Army researchers have discovered what experienced information security teams already know: actual human interaction isn't a key to success when you already know your role on the team.
At the National Cyberwatch Center's
Mid-Atlantic Collegiate Cyber Defense Competition in March and April 2017, the team of researchers decided to conduct a study observing the competing teams. The CyberDawgs of the University of Maryland Baltimore County won the MACCDC before going on to win the Nationals a few weeks later. And like the other top-performing teams in the event, researchers discovered the CyberDawgs were able to coordinate and collaborate most effectively without leaving their keyboards.
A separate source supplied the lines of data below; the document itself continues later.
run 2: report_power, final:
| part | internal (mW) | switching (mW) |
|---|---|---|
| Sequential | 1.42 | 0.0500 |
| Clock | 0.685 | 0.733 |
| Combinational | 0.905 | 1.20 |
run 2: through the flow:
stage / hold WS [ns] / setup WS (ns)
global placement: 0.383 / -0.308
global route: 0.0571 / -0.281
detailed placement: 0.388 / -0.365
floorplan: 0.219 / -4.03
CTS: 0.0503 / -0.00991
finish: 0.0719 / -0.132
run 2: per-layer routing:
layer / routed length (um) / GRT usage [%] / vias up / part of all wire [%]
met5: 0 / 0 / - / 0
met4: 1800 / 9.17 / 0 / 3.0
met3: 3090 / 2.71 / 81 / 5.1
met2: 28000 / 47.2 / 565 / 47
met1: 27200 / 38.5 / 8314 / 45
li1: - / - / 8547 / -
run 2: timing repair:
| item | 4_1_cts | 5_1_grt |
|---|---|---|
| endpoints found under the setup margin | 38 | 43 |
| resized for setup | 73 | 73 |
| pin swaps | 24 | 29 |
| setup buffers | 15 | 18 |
## config.mk

```make
export PLATFORM = sky130hd
export DESIGN_NAME = fir_stream_arbiter
export DESIGN_NICKNAME = d
export VERILOG_FILES = /design/src/rtl/fir_stream_arbiter.sv
export SDC_FILE = /design/constraint.sdc
export NUM_CORES = 1
export LEC_CHECK = 0
export BUFFER_PORTS_ARGS = -buffer_cell sky130_fd_sc_hd__buf_2
export CAP_MARGIN = 20
export CORE_MARGIN = 2
export CORE_UTILIZATION = 52
export DETAILED_ROUTE_END_ITERATION = 8
export HOLD_SLACK_MARGIN = 0.02
export PLACE_DENSITY_LB_ADDON = 0.1
export REMOVE_ABC_BUFFERS = 1
export SKIP_LAST_GASP = 1
export SYNTH_ARGS = -nofsm -noshare
export SYNTH_HDL_FRONTEND = slang
export SYNTH_SLANG_ARGS = --single-unit
export TNS_END_PERCENT = 1
```

## constraint.sdc

```tcl
create_clock -name clk -period 4.7 [get_ports clk]
set_input_delay 1.41 -clock clk [delete_from_list [all_inputs] [get_ports clk]]
set_output_delay 1.41 -clock clk [all_outputs]
set_load 0.03 [all_outputs]
```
"Successful cyber teams don't need to discuss every detail when defending a network," said Dr. Norbou Buchler, Networked Systems Branch team leader at the US Army Research Laboratory, in
a press release. "They already know what to do."
The research team included members from the Army Research Laboratory's Cyber and Networked Systems Branch at Aberdeen Proving Grounds in Maryland, the National Cyberwatch Center, and Carnegie Mellon University.
The teams at the MACCDC were scored based on performance (both technical and human-focused tasks) during a
simulated cyber-espionage campaign against a fictional Internet of Things middleware company. As the researchers
explained in their paper, "The success of [the] teams is evaluated along three independent scoring dimensions: (a) Maintaining Services, (b) Incidence Response, and (c) Scenario Injects." The "scenario injects" included interaction with an event official role-playing as a corporate CEO. And using "sociometric badges" from Humanyze, Inc. worn by the participating teams—badges with built-in cameras that sensed faces—the researchers were able to measure the number of face-to-face interactions each team member had.
"Our results indicate that the leadership dimension and face-to-face interactions are important factors that determine the success of these teams," the researchers found. But while teams with strong leadership were more successful, "face-to-face interactions emerged as a strong negative predictor of success," the research team noted.
In other words, the less time team members spent interacting with each other, the more successful the team was as a whole. "Functional specialization within a team and well-guided leadership could be important predictors of timely detection and mitigation of ongoing cyber attacks," they write.
This sort of finding may not come as much of a surprise to anyone who has ever participated in Capture the Flag or other team hacking and defense competitions—the only sound Ars heard during most of Defcon's 2017 CTF competition was the tapping of keyboards. The same is true for other tasks where teams have highly specialized roles—from the combat zone to the football field. Usually, if a situation reaches the point where social interaction is required to adjust activity, it means things have gone objectively wrong already.
"High-performing teams exhibit fewer team interactions because they function as purposive social systems, defined as people who are readily identifiable to each other by role and position and who work interdependently to accomplish one or more collective objectives," Buchler said.